Conservative New York Times columnist David Brooks has been saying since at least 2008 that “the big defeat is coming.” That is to say, he’s predicting that in the very near future the Republican Party, if it remains on its present course and committed to right-wing plutocratic principles, is eventually going to be crushed at the polls. I agree with him.
Brooks had enjoyed a long career in conservative journalism, writing for all of the major publications, but noted that year in an in interview in the New Yorker that the movement as a whole hasn’t accepted the reality that its unyielding stances could cost the party elections down the road because of its own bullheadedness (which is why he left the right).

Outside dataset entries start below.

File: src/rtl/i2a_pkg.sv
// Shared types, constants and helpers for the integer to radix ASCII unit.
// No dependencies; every other file in rtl except i2a_ram imports this package.
package i2a_pkg;

	localparam int VALUE_WIDTH = 64;
	localparam int IN_BITS     = 64;
	localparam int MAX_DIGITS  = VALUE_WIDTH;
	localparam int BIT_CNT_W   = $clog2(VALUE_WIDTH);
	localparam int CNT_W       = $clog2(MAX_DIGITS + 1);
	localparam int ADDR_W      = $clog2(MAX_DIGITS);

	localparam int RADIX_BITS  = 6;
	localparam int CHAR_BITS   = 8;
	localparam int CFG_ADDR_W  = 4;
	localparam int CFG_DATA_W  = 32;

	localparam logic [RADIX_BITS-1:0] RADIX_MIN   = 6'd2;
	localparam logic [RADIX_BITS-1:0] RADIX_MAX   = 6'd36;
	localparam logic [RADIX_BITS-1:0] RADIX_RESET = 6'd10;
	localparam logic [CHAR_BITS-1:0]  LETTER_RESET = 8'd97;
	localparam logic [CHAR_BITS-1:0]  DEC_BASE    = 8'd10;
	localparam logic [CHAR_BITS-1:0]  ASCII_ZERO  = 8'h30;
	localparam logic [CHAR_BITS-1:0]  ASCII_MINUS = 8'h2d;

	localparam logic [1:0] REG_RADIX       = 2'd0;
	localparam logic [1:0] REG_SIGNED_MODE = 2'd1;
	localparam logic [1:0] REG_LETTER_BASE = 2'd2;

	typedef enum logic [2:0] {
		ST_IDLE,
		ST_BAD,
		ST_DIV,
		ST_RD,
		ST_EMIT
	} state_t;

	typedef struct packed {
		logic [RADIX_BITS-1:0] radix;
		logic                  signed_mode;
		logic [CHAR_BITS-1:0]  letter_base;
	} cfg_t;

	typedef struct packed {
		logic                  done;
		logic                  quo_nz;
		logic [RADIX_BITS-1:0] rem;
	} div_stat_t;

	function automatic logic [CHAR_BITS-1:0] digit_to_ascii(
		input logic [RADIX_BITS-1:0] d,
		input logic [CHAR_BITS-1:0]  lb
	);
		logic [CHAR_BITS-1:0] d8;
		d8 = {{(CHAR_BITS-RADIX_BITS){1'b0}}, d};
		if (d8 < DEC_BASE) begin
			return d8 + ASCII_ZERO;
		end
		return lb + d8 - DEC_BASE;
	endfunction

endpackage

File: src/rtl/i2a_in_if.sv
// Input channel of the conversion unit: one raw value per transfer.
// Depends on i2a_pkg.
interface i2a_in_if import i2a_pkg::*; ();
	logic               valid;
	logic               ready;
	logic [IN_BITS-1:0] value;

	modport source(output valid, output value, input ready);
	modport sink(input valid, input value, output ready);
endinterface

File: src/rtl/i2a_out_if.sv
// Output channel of the conversion unit: one ASCII digit and its flags per transfer.
// Depends on i2a_pkg.
interface i2a_out_if import i2a_pkg::*; ();
	logic                 valid;
	logic                 ready;
	logic [CHAR_BITS-1:0] digit_char;
	logic                 negative;
	logic                 bad_radix;
	logic                 last;

	modport source(output valid, output digit_char, output negative, output bad_radix,
		output last, input ready);
	modport sink(input valid, input digit_char, input negative, input bad_radix,
		input last, output ready);
endinterface
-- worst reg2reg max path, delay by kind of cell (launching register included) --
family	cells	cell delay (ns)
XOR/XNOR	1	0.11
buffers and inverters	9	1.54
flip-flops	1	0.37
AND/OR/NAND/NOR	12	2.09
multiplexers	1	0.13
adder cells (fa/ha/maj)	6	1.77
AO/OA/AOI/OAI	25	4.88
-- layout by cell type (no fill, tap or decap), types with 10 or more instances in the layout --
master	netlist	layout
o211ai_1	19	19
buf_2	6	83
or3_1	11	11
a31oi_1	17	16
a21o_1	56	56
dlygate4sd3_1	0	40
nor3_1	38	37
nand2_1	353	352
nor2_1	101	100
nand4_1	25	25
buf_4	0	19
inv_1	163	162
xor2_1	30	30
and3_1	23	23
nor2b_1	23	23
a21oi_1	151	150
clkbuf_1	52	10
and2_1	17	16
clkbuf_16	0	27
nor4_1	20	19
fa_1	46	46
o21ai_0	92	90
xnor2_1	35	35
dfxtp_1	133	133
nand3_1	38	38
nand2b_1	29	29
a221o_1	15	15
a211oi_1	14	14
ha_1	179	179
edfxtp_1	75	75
`config.mk`:
```
export PLATFORM = sky130hd
export DESIGN_NAME = led_mode_pwm_controller
export DESIGN_NICKNAME = d
export VERILOG_FILES = /design/src/hw/rtl/lmpc_pkg.sv /design/src/hw/rtl/lmpc_cfg.sv /design/src/hw/rtl/lmpc_core.sv /design/src/hw/rtl/led_mode_pwm_controller.sv
export SDC_FILE = /design/constraint.sdc
export NUM_CORES = 1
export LEC_CHECK = 0
export BUFFER_PORTS_ARGS = -buffer_cell sky130_fd_sc_hd__buf_4
export CAP_MARGIN = 10
export CORE_MARGIN = 10
export CORE_UTILIZATION = 57
export DETAILED_ROUTE_END_ITERATION = 6
export GPL_TIMING_DRIVEN = 0
export PLACE_DENSITY = 0.78
export SLEW_MARGIN = 20
export SYNTH_ARGS = -nofsm -noshare
export SYNTH_HDL_FRONTEND = slang
export SYNTH_SLANG_ARGS = --single-unit
```
`constraint.sdc`:
```
create_clock -name clk -period 8.9 [get_ports clk]
set_clock_uncertainty 0.1 [all_clocks]
set_input_delay 1.78 -clock clk [delete_from_list [all_inputs] [get_ports clk]]
set_output_delay 1.78 -clock clk [all_outputs]
set_load 0.005 [all_outputs]
```
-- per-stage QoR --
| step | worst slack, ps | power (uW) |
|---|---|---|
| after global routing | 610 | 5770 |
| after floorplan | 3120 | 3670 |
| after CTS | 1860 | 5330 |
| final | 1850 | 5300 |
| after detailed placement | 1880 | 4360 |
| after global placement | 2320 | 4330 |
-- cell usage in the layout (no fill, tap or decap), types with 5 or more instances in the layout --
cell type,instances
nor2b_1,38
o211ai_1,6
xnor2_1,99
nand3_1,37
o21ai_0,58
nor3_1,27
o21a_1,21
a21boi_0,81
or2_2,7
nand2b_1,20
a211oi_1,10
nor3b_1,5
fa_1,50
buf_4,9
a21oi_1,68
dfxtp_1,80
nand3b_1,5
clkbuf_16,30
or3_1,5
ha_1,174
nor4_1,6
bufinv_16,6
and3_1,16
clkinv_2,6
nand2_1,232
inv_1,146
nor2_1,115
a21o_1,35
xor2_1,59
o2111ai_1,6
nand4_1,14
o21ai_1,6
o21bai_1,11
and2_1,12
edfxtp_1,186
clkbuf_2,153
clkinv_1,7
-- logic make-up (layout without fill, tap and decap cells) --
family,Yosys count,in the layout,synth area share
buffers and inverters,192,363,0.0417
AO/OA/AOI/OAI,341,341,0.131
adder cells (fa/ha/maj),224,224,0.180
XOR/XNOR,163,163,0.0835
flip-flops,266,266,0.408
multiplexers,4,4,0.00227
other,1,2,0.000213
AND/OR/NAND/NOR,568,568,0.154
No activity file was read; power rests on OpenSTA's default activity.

Here’s why Brooks is right: In my own decades-long observation of the movement, I’ve noticed that it operates according to what psychologists call a “closed” information system – that is, if the facts or history don’t support the narrative they’re discarded. And that’s simply dangerous.
You can tell that by just how its acolytes reacted to both Bill Clinton and Barack Obama’s respective ascensions to the White House. To this day they insist that both men, especially Obama since he’s there now, are hopelessly corrupt and managed to hoodwink to public into voting for them as opposed to their preferred candidate; some have even said that they would suspend the Constitution to remain in power beyond their allotted two terms.
Thing is, not only does that kind of hysteria turn people off but also the policies they espouse don’t work – and, I would say, aren’t necessarily even supposed to work. In other words, these days a lot of people are voting against them for legitimate reasons, but you’re not supposed to say that on pain of offense.
Hillary Clinton is a key here, of course; if she decides to seek the presidency she can not only win nationwide but in the process split the South, much of which has been considered untouchable for Democrats since the 1970s. The conservatives get this, which is why they’ve been trying to preempt her by bringing up Benghazi and Monicagate in the hope that people will turn against her. But when you’re reduced to sliming a political opponent preemptively you must not have that much to offer in your own right.
I think Brooks sees this and is troubled because he understands that his party is about to drive itself off a cliff. Maybe in 2016 or even later – but it will happen.